*** Opening of Data section ***

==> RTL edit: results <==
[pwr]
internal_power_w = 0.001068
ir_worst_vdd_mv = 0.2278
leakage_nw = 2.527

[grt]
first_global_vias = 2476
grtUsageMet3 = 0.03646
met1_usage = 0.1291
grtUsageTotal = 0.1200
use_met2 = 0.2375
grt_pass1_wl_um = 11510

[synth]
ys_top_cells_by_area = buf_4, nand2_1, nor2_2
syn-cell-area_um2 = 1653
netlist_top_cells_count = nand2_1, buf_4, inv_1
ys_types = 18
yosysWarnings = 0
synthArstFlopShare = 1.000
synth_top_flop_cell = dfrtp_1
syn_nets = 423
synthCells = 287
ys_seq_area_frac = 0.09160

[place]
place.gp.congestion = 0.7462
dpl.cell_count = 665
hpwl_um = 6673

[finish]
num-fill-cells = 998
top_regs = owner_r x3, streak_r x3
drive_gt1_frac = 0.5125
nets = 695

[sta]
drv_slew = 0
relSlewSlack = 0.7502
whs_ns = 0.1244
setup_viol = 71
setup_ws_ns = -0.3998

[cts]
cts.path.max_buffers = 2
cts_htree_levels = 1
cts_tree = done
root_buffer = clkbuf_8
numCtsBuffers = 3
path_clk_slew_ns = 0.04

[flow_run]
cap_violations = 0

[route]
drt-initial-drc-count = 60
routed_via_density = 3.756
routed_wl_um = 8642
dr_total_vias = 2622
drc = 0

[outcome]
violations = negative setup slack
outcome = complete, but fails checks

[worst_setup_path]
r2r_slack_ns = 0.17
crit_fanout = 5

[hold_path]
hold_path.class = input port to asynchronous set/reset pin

*** Close of Data section ***

=== What you are asked to do ===
Using the listing above, reproduce each line without omission.

=== Answer to this task ===
==> RTL edit: results <==
[pwr]
internal_power_w = 0.001068
ir_worst_vdd_mv = 0.2278
leakage_nw = 2.527

[grt]
first_global_vias = 2476
grtUsageMet3 = 0.03646
met1_usage = 0.1291
grtUsageTotal = 0.1200
use_met2 = 0.2375
grt_pass1_wl_um = 11510

[synth]
ys_top_cells_by_area = buf_4, nand2_1, nor2_2
syn-cell-area_um2 = 1653
netlist_top_cells_count = nand2_1, buf_4, inv_1
ys_types = 18
yosysWarnings = 0
synthArstFlopShare = 1.000
synth_top_flop_cell = dfrtp_1
syn_nets = 423
synthCells = 287
ys_seq_area_frac = 0.09160

[place]
place.gp.congestion = 0.7462
dpl.cell_count = 665
hpwl_um = 6673

[finish]
num-fill-cells = 998
top_regs = owner_r x3, streak_r x3
drive_gt1_frac = 0.5125
nets = 695

[sta]
drv_slew = 0
relSlewSlack = 0.7502
whs_ns = 0.1244
setup_viol = 71
setup_ws_ns = -0.3998

[cts]
cts.path.max_buffers = 2
cts_htree_levels = 1
cts_tree = done
root_buffer = clkbuf_8
numCtsBuffers = 3
path_clk_slew_ns = 0.04

[flow_run]
cap_violations = 0

[route]
drt-initial-drc-count = 60
routed_via_density = 3.756
routed_wl_um = 8642
dr_total_vias = 2622
drc = 0

[outcome]
violations = negative setup slack
outcome = complete, but fails checks

[worst_setup_path]
r2r_slack_ns = 0.17
crit_fanout = 5

[hold_path]
hold_path.class = input port to asynchronous set/reset pin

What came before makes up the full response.